WHAT THIS TASK INVOLVES: The lines from the top of the records below through the one containing "slew_margin: 20" are to be transcribed exactly, and nothing else is to be added.

PROVIDED MATERIAL:
"""
Context: an optimization exercise on an open-source flow, tuned for small area, a short achievable clock period and few clock cycles per item. The choices shown serve that exercise and are no tape-out recipe.
RTL that was checked went through simulation tests only; none was proved equivalent to the original.
No activity file was given, so power comes from the tool's default toggle rates.

==> job 8873 <==
==> flow/design.v (excerpt) <==
module multiplierTop (
	input logic clk,
	input logic reset,
	input logic inValid,
	output logic inReady,
	input logic [35:0] inOperands,
	output logic outValid,
	input logic outReady,
	output logic [35:0] outProduct
);
clock: 5.0 ns
lec_check: 0
cap_margin: 20
core_margin: 2
core_utilization: 40
cts_buf_list: sky130_fd_sc_hd__clkbuf_8
cts_cluster_size: 30
setup_slack_margin: 2.8
slew_margin: 20
run.sh (not shown) runs the stock make flow with config.mk's settings and CLKGATE_MAP_FILE= SYNTH_SCRIPT=/design/flow/synth_recipe.tcl, a recipe that flattens the netlist after the stock synthesis.
==> inputs of job 9171, as changes to job 8873 <==
- CTS_BUF_LIST: sky130_fd_sc_hd__clkbuf_8 -> unset
- CTS_CLUSTER_SIZE: 30 -> unset
==> qor summary <==
Max IR drop VDD: job 8873 230 µV; job 9171 296 µV
Capturing point of the worst reg2reg path: job 8873 prodReg[4][15]; job 9171 prodReg[4][20]
Via count: job 8873 12759; job 9171 12543
Number of cell instances on the worst register-to-register path: job 8873 10; job 9171 9
Internal Dissipation: job 8873 9.76 mW; job 9171 9.75 mW
Clock tree skew after final layout: job 8873 0.0353 ns; job 9171 0.0197 ns
Final Cycle Share: job 8873 46.7%; job 9171 47.4%
DRC marker count from the first detailed-route iteration: job 8873 823; job 9171 822
Core occupancy in the finished layout: job 8873 50.4%; job 9171 50.1%
Clock distribution area overhead in the final layout: job 8873 5.46%; job 9171 5.08%
Rel. slew slack: job 8873 66.3%; job 9171 66.2%
Run status: job 8873 complete, no violations; job 9171 complete, no violations
Static Leakage: job 8873 10.5 nW; job 9171 10.3 nW
Power per Cell Area: job 8873 569 nW/µm²; job 9171 569 nW/µm²
Maximum clock frequency: job 8873 428 MHz; job 9171 422 MHz
Layout buffer count excluding clock buffers: job 8873 254; job 9171 246
Relative area of non-clock buffer cells in the final design: job 8873 8.77%; job 9171 8.76%
Overall routed net length: job 8873 46700 µm; job 9171 47100 µm
Worst Hold Endpoint: job 8873 prodReg[6][11]; job 9171 prodReg[5][19]
Routed length on met3: job 8873 3130 µm; job 9171 3190 µm
Total of fill cells in the finished design: job 8873 4401; job 9171 4381
Number of combinational gates with multiple inputs: job 8873 840; job 9171 841
Startpoint of the most critical hold path: job 8873 prodReg[5][11]; job 9171 prodReg[4][19]
Pin slew with the least headroom to its limit: job 8873 0.491 ns; job 9171 0.492 ns
CP arrival: job 8873 2.70 ns; job 9171 2.69 ns
GRT met3 Usage: job 8873 3.63%; job 9171 3.85%
Sw Ratio: job 8873 34.0%; job 9171 33.7%
Testbench counts of job 8873, summed over its fixed seeds: cycles 32,048, items 32,000.
Testbench counts of job 9171, summed over its fixed seeds: cycles 32,048, items 32,000.

---

==> job 9936 <==
Another version of the RTL of multiplierTop (not shown whole).
## multiplierTop
module multiplierTop (
	input logic clk,
	input logic reset,
	input logic inValid,
	output logic inReady,
	input logic [35:0] inOperands,
	output logic outValid,
	input logic outReady,
	output logic [35:0] outProduct
);
Settings: LEC_CHECK=0, CAP_MARGIN=20, CORE_MARGIN=2, CORE_UTILIZATION=40, CTS_CLUSTER_DIAMETER=70, CTS_CLUSTER_SIZE=30, SETUP_SLACK_MARGIN=2.8, SLEW_MARGIN=20, TNS_END_PERCENT=0; clock period 5.0 ns.
==> inputs of job 3800, as changes to job 9936 <==
--- a/flow/design.v
+++ b/flow/design.v
@@ -483,17 +483,17 @@
 	wire w618;
 	wire w619;
 	wire w620;
 	wire w621;
 	wire w622;
 	wire w623;
 	wire w624;
 	wire w625;
-	wire [13:0] lo626;
+	wire [16:0] lo626;
 	reg r0_19;
 	reg r0_20;
 	reg r0_21;
 	reg r0_22;
 	reg r0_23;
 	reg r0_24;
 	reg r0_25;
 	reg r0_26;
@@ -687,19 +687,16 @@
 	reg r2_674;
 	reg r2_675;
 	reg r2_676;
 	reg r2_677;
 	reg r2_678;
 	reg r2_679;
 	reg r2_680;
 	reg r2_681;
-	reg r2_682;
-	reg r2_683;
-	reg r2_684;
 	assign w1 = ops[0];
 	assign w2 = ops[1] & ~ops[0];
 	assign w3 = ops[2] ^ ops[1];
 	assign w4 = (ops[3] & ~ops[2] & ~ops[1]) | (~ops[3] & ops[2] & ops[1]);
 	assign w5 = ops[4] ^ ops[3];
 	assign w6 = (ops[5] & ~ops[4] & ~ops[3]) | (~ops[5] & ops[4] & ops[3]);
 	assign w7 = ops[6] ^ ops[5];
 	assign w8 = (ops[7] & ~ops[6] & ~ops[5]) | (~ops[7] & ops[6] & ops[5]);
@@ -1167,17 +1164,17 @@
 	assign w618 = r1_497 ^ r1_498;
 	assign w619 = r1_497 & r1_498;
 	assign w620 = r1_499 ^ r1_500 ^ r1_501;
 	assign w621 = (r1_499 & r1_500) | (r1_499 & r1_501) | (r1_500 & r1_501);
 	assign w622 = r1_502 ^ r1_503;
 	assign w623 = r1_502 & r1_503;
 	assign w624 = 1'b1 ^ r1_505;
 	assign w625 = 1'b1 & r1_505;
-	assign lo626 = {1'b0, w529, w525, w522, w518, w515, w513, w511, w509, r1_412, r1_409, r1_408, r1_407, r1_405} + {1'b0, w532, w528, w524, w520, w516, w514, w512, w510, w508, 1'b0, 1'b0, 1'b0, r1_406};
+	assign lo626 = {1'b0, w545, w542, w536, w529, w525, w522, w518, w515, w513, w511, w509, r1_412, r1_409, r1_408, r1_407, r1_405} + {1'b0, w550, w544, w538, w532, w528, w524, w520, w516, w514, w512, w510, w508, 1'b0, 1'b0, 1'b0, r1_406};
 	always @(posedge clk) begin
 		if (en[0]) begin
 			r0_19 <= ops[18];
 			r0_20 <= ops[19];
 			r0_21 <= ops[20];
 			r0_22 <= ops[21];
 			r0_23 <= ops[22];
 			r0_24 <= ops[23];
@@ -1340,66 +1337,63 @@
 			r2_633 <= lo626[6];
 			r2_634 <= lo626[7];
 			r2_635 <= lo626[8];
 			r2_636 <= lo626[9];
 			r2_637 <= lo626[10];
 			r2_638 <= lo626[11];
 			r2_639 <= lo626[12];
 			r2_640 <= lo626[13];
-			r2_641 <= w536;
-			r2_642 <= w538;
-			r2_643 <= w542;
-			r2_644 <= w544;
-			r2_645 <= w545;
-			r2_646 <= w550;
-			r2_647 <= w551;
-			r2_648 <= w556;
-			r2_649 <= w557;
-			r2_650 <= w562;
-			r2_651 <= w563;
-			r2_652 <= w568;
-			r2_653 <= w574;
-			r2_654 <= w569;
-			r2_655 <= w575;
-			r2_656 <= w580;
-			r2_657 <= w586;
-			r2_658 <= w581;
-			r2_659 <= w587;
-			r2_660 <= w592;
-			r2_661 <= w598;
-			r2_662 <= w593;
-			r2_663 <= w599;
-			r2_664 <= w602;
-			r2_665 <= w606;
-			r2_666 <= w603;
-			r2_667 <= w607;
-			r2_668 <= w610;
-			r2_669 <= w614;
-			r2_670 <= w611;
-			r2_671 <= w615;
-			r2_672 <= w616;
-			r2_673 <= w618;
-			r2_674 <= w617;
-			r2_675 <= w619;
-			r2_676 <= w620;
-			r2_677 <= w622;
-			r2_678 <= w621;
-			r2_679 <= r1_504;
-			r2_680 <= w623;
-			r2_681 <= r1_506;
-			r2_682 <= w624;
-			r2_683 <= r1_507;
-			r2_684 <= w625;
+			r2_641 <= lo626[14];
+			r2_642 <= lo626[15];
+			r2_643 <= lo626[16];
+			r2_644 <= w551;
+			r2_645 <= w556;
+			r2_646 <= w557;
+			r2_647 <= w562;
+			r2_648 <= w563;
+			r2_649 <= w568;
+			r2_650 <= w574;
+			r2_651 <= w569;
+			r2_652 <= w575;
+			r2_653 <= w580;
+			r2_654 <= w586;
+			r2_655 <= w581;
+			r2_656 <= w587;
+			r2_657 <= w592;
+			r2_658 <= w598;
+			r2_659 <= w593;
+			r2_660 <= w599;
+			r2_661 <= w602;
+			r2_662 <= w606;
+			r2_663 <= w603;
+			r2_664 <= w607;
+			r2_665 <= w610;
+			r2_666 <= w614;
+			r2_667 <= w611;
+			r2_668 <= w615;
+			r2_669 <= w616;
+			r2_670 <= w618;
+			r2_671 <= w617;
+			r2_672 <= w619;
+			r2_673 <= w620;
+			r2_674 <= w622;
+			r2_675 <= w621;
+			r2_676 <= r1_504;
+			r2_677 <= w623;
+			r2_678 <= r1_506;
+			r2_679 <= w624;
+			r2_680 <= r1_507;
+			r2_681 <= w625;
 		end
 	end
-	wire [22:0] hiA = {1'b1, r2_683, r2_681, r2_679, r2_677, r2_675, r2_673, r2_671, r2_669, r2_667, r2_665, r2_663, r2_661, r2_659, r2_657, r2_655, r2_653, r2_651, r2_649, r2_647, r2_645, r2_643, r2_641};
-	wire [22:0] hiB = {1'b0, r2_684, r2_682, r2_680, r2_678, r2_676, r2_674, r2_672, r2_670, r2_668, r2_666, r2_664, r2_662, r2_660, r2_658, r2_656, r2_654, r2_652, r2_650, r2_648, r2_646, r2_644, r2_642};
-	wire [23:0] hiSum = {hiA, 1'b1} + {hiB, r2_640};
-	assign prod = {hiSum[23:1], r2_639, r2_638, r2_637, r2_636, r2_635, r2_634, r2_633, r2_632, r2_631, r2_630, r2_629, r2_628, r2_627};
+	wire [19:0] hiA = {1'b1, r2_680, r2_678, r2_676, r2_674, r2_672, r2_670, r2_668, r2_666, r2_664, r2_662, r2_660, r2_658, r2_656, r2_654, r2_652, r2_650, r2_648, r2_646, r2_644};
+	wire [19:0] hiB = {1'b0, r2_681, r2_679, r2_677, r2_675, r2_673, r2_671, r2_669, r2_667, r2_665, r2_663, r2_661, r2_659, r2_657, r2_655, r2_653, r2_651, r2_649, r2_647, r2_645};
+	wire [20:0] hiSum = {hiA, 1'b1} + {hiB, r2_643};
+	assign prod = {hiSum[20:1], r2_642, r2_641, r2_640, r2_639, r2_638, r2_637, r2_636, r2_635, r2_634, r2_633, r2_632, r2_631, r2_630, r2_629, r2_628, r2_627};
 endmodule
 `default_nettype wire
 `default_nettype none
 module multiplierTop (
 	input logic clk,
 	input logic reset,
 	input logic inValid,
 	output logic inReady,
==> flow/config.mk (replaced) <==
export PLATFORM = sky130hd
export DESIGN_NAME = multiplierTop
export DESIGN_NICKNAME = multiplierTop
export VERILOG_FILES = /design/flow/design.v
export SDC_FILE = /design/flow/constraint.sdc
export NUM_CORES = 4
export LEC_CHECK = 0
export CAP_MARGIN = 20
export CORE_MARGIN = 2
export CORE_UTILIZATION = 40
export SETUP_SLACK_MARGIN = 2.8
export SLEW_MARGIN = 20
==> inputs of job 935, as changes to job 9936 <==
--- a/flow/design.v
+++ b/flow/design.v
@@ -483,17 +483,17 @@
 	wire w618;
 	wire w619;
 	wire w620;
 	wire w621;
 	wire w622;
 	wire w623;
 	wire w624;
 	wire w625;
-	wire [13:0] lo626;
+	wire [8:0] lo626;
 	reg r0_19;
 	reg r0_20;
 	reg r0_21;
 	reg r0_22;
 	reg r0_23;
 	reg r0_24;
 	reg r0_25;
 	reg r0_26;
@@ -690,16 +690,21 @@
 	reg r2_677;
 	reg r2_678;
 	reg r2_679;
 	reg r2_680;
 	reg r2_681;
 	reg r2_682;
 	reg r2_683;
 	reg r2_684;
+	reg r2_685;
+	reg r2_686;
+	reg r2_687;
+	reg r2_688;
+	reg r2_689;
 	assign w1 = ops[0];
 	assign w2 = ops[1] & ~ops[0];
 	assign w3 = ops[2] ^ ops[1];
 	assign w4 = (ops[3] & ~ops[2] & ~ops[1]) | (~ops[3] & ops[2] & ops[1]);
 	assign w5 = ops[4] ^ ops[3];
 	assign w6 = (ops[5] & ~ops[4] & ~ops[3]) | (~ops[5] & ops[4] & ops[3]);
 	assign w7 = ops[6] ^ ops[5];
 	assign w8 = (ops[7] & ~ops[6] & ~ops[5]) | (~ops[7] & ops[6] & ops[5]);
@@ -1167,17 +1172,17 @@
 	assign w618 = r1_497 ^ r1_498;
 	assign w619 = r1_497 & r1_498;
 	assign w620 = r1_499 ^ r1_500 ^ r1_501;
 	assign w621 = (r1_499 & r1_500) | (r1_499 & r1_501) | (r1_500 & r1_501);
 	assign w622 = r1_502 ^ r1_503;
 	assign w623 = r1_502 & r1_503;
 	assign w624 = 1'b1 ^ r1_505;
 	assign w625 = 1'b1 & r1_505;
-	assign lo626 = {1'b0, w529, w525, w522, w518, w515, w513, w511, w509, r1_412, r1_409, r1_408, r1_407, r1_405} + {1'b0, w532, w528, w524, w520, w516, w514, w512, w510, w508, 1'b0, 1'b0, 1'b0, r1_406};
+	assign lo626 = {1'b0, w513, w511, w509, r1_412, r1_409, r1_408, r1_407, r1_405} + {1'b0, w514, w512, w510, w508, 1'b0, 1'b0, 1'b0, r1_406};
 	always @(posedge clk) begin
 		if (en[0]) begin
 			r0_19 <= ops[18];
 			r0_20 <= ops[19];
 			r0_21 <= ops[20];
 			r0_22 <= ops[21];
 			r0_23 <= ops[22];
 			r0_24 <= ops[23];
@@ -1335,71 +1340,76 @@
 			r2_628 <= lo626[1];
 			r2_629 <= lo626[2];
 			r2_630 <= lo626[3];
 			r2_631 <= lo626[4];
 			r2_632 <= lo626[5];
 			r2_633 <= lo626[6];
 			r2_634 <= lo626[7];
 			r2_635 <= lo626[8];
-			r2_636 <= lo626[9];
-			r2_637 <= lo626[10];
-			r2_638 <= lo626[11];
-			r2_639 <= lo626[12];
-			r2_640 <= lo626[13];
-			r2_641 <= w536;
-			r2_642 <= w538;
-			r2_643 <= w542;
-			r2_644 <= w544;
-			r2_645 <= w545;
-			r2_646 <= w550;
-			r2_647 <= w551;
-			r2_648 <= w556;
-			r2_649 <= w557;
-			r2_650 <= w562;
-			r2_651 <= w563;
-			r2_652 <= w568;
-			r2_653 <= w574;
-			r2_654 <= w569;
-			r2_655 <= w575;
-			r2_656 <= w580;
-			r2_657 <= w586;
-			r2_658 <= w581;
-			r2_659 <= w587;
-			r2_660 <= w592;
-			r2_661 <= w598;
-			r2_662 <= w593;
-			r2_663 <= w599;
-			r2_664 <= w602;
-			r2_665 <= w606;
-			r2_666 <= w603;
-			r2_667 <= w607;
-			r2_668 <= w610;
-			r2_669 <= w614;
-			r2_670 <= w611;
-			r2_671 <= w615;
-			r2_672 <= w616;
-			r2_673 <= w618;
-			r2_674 <= w617;
-			r2_675 <= w619;
-			r2_676 <= w620;
-			r2_677 <= w622;
-			r2_678 <= w621;
-			r2_679 <= r1_504;
-			r2_680 <= w623;
-			r2_681 <= r1_506;
-			r2_682 <= w624;
-			r2_683 <= r1_507;
-			r2_684 <= w625;
+			r2_636 <= w515;
+			r2_637 <= w516;
+			r2_638 <= w518;
+			r2_639 <= w520;
+			r2_640 <= w522;
+			r2_641 <= w524;
+			r2_642 <= w525;
+			r2_643 <= w528;
+			r2_644 <= w529;
+			r2_645 <= w532;
+			r2_646 <= w536;
+			r2_647 <= w538;
+			r2_648 <= w542;
+			r2_649 <= w544;
+			r2_650 <= w545;
+			r2_651 <= w550;
+			r2_652 <= w551;
+			r2_653 <= w556;
+			r2_654 <= w557;
+			r2_655 <= w562;
+			r2_656 <= w563;
+			r2_657 <= w568;
+			r2_658 <= w574;
+			r2_659 <= w569;
+			r2_660 <= w575;
+			r2_661 <= w580;
+			r2_662 <= w586;
+			r2_663 <= w581;
+			r2_664 <= w587;
+			r2_665 <= w592;
+			r2_666 <= w598;
+			r2_667 <= w593;
+			r2_668 <= w599;
+			r2_669 <= w602;
+			r2_670 <= w606;
+			r2_671 <= w603;
+			r2_672 <= w607;
+			r2_673 <= w610;
+			r2_674 <= w614;
+			r2_675 <= w611;
+			r2_676 <= w615;
+			r2_677 <= w616;
+			r2_678 <= w618;
+			r2_679 <= w617;
+			r2_680 <= w619;
+			r2_681 <= w620;
+			r2_682 <= w622;
+			r2_683 <= w621;
+			r2_684 <= r1_504;
+			r2_685 <= w623;
+			r2_686 <= r1_506;
+			r2_687 <= w624;
+			r2_688 <= r1_507;
+			r2_689 <= w625;
 		end
 	end
-	wire [22:0] hiA = {1'b1, r2_683, r2_681, r2_679, r2_677, r2_675, r2_673, r2_671, r2_669, r2_667, r2_665, r2_663, r2_661, r2_659, r2_657, r2_655, r2_653, r2_651, r2_649, r2_647, r2_645, r2_643, r2_641};
-	wire [22:0] hiB = {1'b0, r2_684, r2_682, r2_680, r2_678, r2_676, r2_674, r2_672, r2_670, r2_668, r2_666, r2_664, r2_662, r2_660, r2_658, r2_656, r2_654, r2_652, r2_650, r2_648, r2_646, r2_644, r2_642};
-	wire [23:0] hiSum = {hiA, 1'b1} + {hiB, r2_640};
-	assign prod = {hiSum[23:1], r2_639, r2_638, r2_637, r2_636, r2_635, r2_634, r2_633, r2_632, r2_631, r2_630, r2_629, r2_628, r2_627};
+	wire [27:0] hiA = {1'b1, r2_688, r2_686, r2_684, r2_682, r2_680, r2_678, r2_676, r2_674, r2_672, r2_670, r2_668, r2_666, r2_664, r2_662, r2_660, r2_658, r2_656, r2_654, r2_652, r2_650, r2_648, r2_646, r2_644, r2_642, r2_640, r2_638, r2_636};
+	wire [27:0] hiB = {1'b0, r2_689, r2_687, r2_685, r2_683, r2_681, r2_679, r2_677, r2_675, r2_673, r2_671, r2_669, r2_667, r2_665, r2_663, r2_661, r2_659, r2_657, r2_655, r2_653, r2_651, r2_649, r2_647, r2_645, r2_643, r2_641, r2_639, r2_637};
+	wire [28:0] hiSum = {hiA, 1'b1} + {hiB, r2_635};
+	assign prod = {hiSum[28:1], r2_634, r2_633, r2_632, r2_631, r2_630, r2_629, r2_628, r2_627};
 endmodule
 `default_nettype wire
 `default_nettype none
 module multiplierTop (
 	input logic clk,
 	input logic reset,
 	input logic inValid,
 	output logic inReady,
==> flow/config.mk (replaced) <==
export PLATFORM = sky130hd
export DESIGN_NAME = multiplierTop
export DESIGN_NICKNAME = multiplierTop
export VERILOG_FILES = /design/flow/design.v
export SDC_FILE = /design/flow/constraint.sdc
export NUM_CORES = 4
export LEC_CHECK = 0
export CAP_MARGIN = 20
export CORE_MARGIN = 2
export CORE_UTILIZATION = 40
export SETUP_SLACK_MARGIN = 2.8
export SLEW_MARGIN = 20
==> results.txt <==
Between job 3800 and job 935, the lower utilization is in job 3800 (gap 0.81 points). Clock power, lowest first: job 9936, job 935, job 3800. Global-route usage, highest first: job 935, job 3800, job 9936. Of job 3800 and job 9936, job 3800 has the higher critical path depth (gap 1). The lowest worst hold slack belongs to job 9936, the highest to job 3800. Of job 9936 and job 3800, job 3800 has the higher power (gap about 19%, measured against job 3800). Against job 9936, the combinational power of job 935 is larger by about 11%.
No functional check of the RTL was part of any run of this note.

## re-timing with driven ports
The results above use ideal ports. As a check the final layouts listed here were re-extracted and re-timed, cells and wires unchanged.
Step 1 sets driving cells, clkbuf_16 on the clock port and buf_2 on the other inputs (assumed; they add their load-dependent delay and slew).
Step 2 also shifts input and output timing later by t, the mid clock arrival at the registers, as if the neighbouring blocks saw the same clock.
Three values: ideal ports, drivers, drivers and shift; two values: the first two.
| run | shift t [ns] | setup WS [ns] | latest minus earliest clock arrival (ns) |
|---|---|---|---|
| job 8873 | 0.667 | 2.666 / 2.666 / 2.232 | 0.036 / 0.035 |
| job 9171 | 0.617 | 2.628 / 2.628 / 2.231 | 0.021 / 0.021 |
| job 9936 | 0.603 | 2.588 / 2.550 / 2.054 | 0.033 / 0.033 |
| job 3800 | 0.589 | 2.452 / 2.452 / 2.452 | 0.028 / 0.027 |
| job 935 | 0.603 | 2.541 / 2.541 / 2.329 | 0.022 / 0.021 |
After both steps setup and hold are still met in every run listed. The setup slack of job 9936, which loses most, moves by -0.038 ns with the drivers and by -0.534 ns with both steps.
"""
SOLUTION TO THIS TASK:
Context: an optimization exercise on an open-source flow, tuned for small area, a short achievable clock period and few clock cycles per item. The choices shown serve that exercise and are no tape-out recipe.
RTL that was checked went through simulation tests only; none was proved equivalent to the original.
No activity file was given, so power comes from the tool's default toggle rates.

==> job 8873 <==
==> flow/design.v (excerpt) <==
module multiplierTop (
	input logic clk,
	input logic reset,
	input logic inValid,
	output logic inReady,
	input logic [35:0] inOperands,
	output logic outValid,
	input logic outReady,
	output logic [35:0] outProduct
);
clock: 5.0 ns
lec_check: 0
cap_margin: 20
core_margin: 2
core_utilization: 40
cts_buf_list: sky130_fd_sc_hd__clkbuf_8
cts_cluster_size: 30
setup_slack_margin: 2.8
slew_margin: 20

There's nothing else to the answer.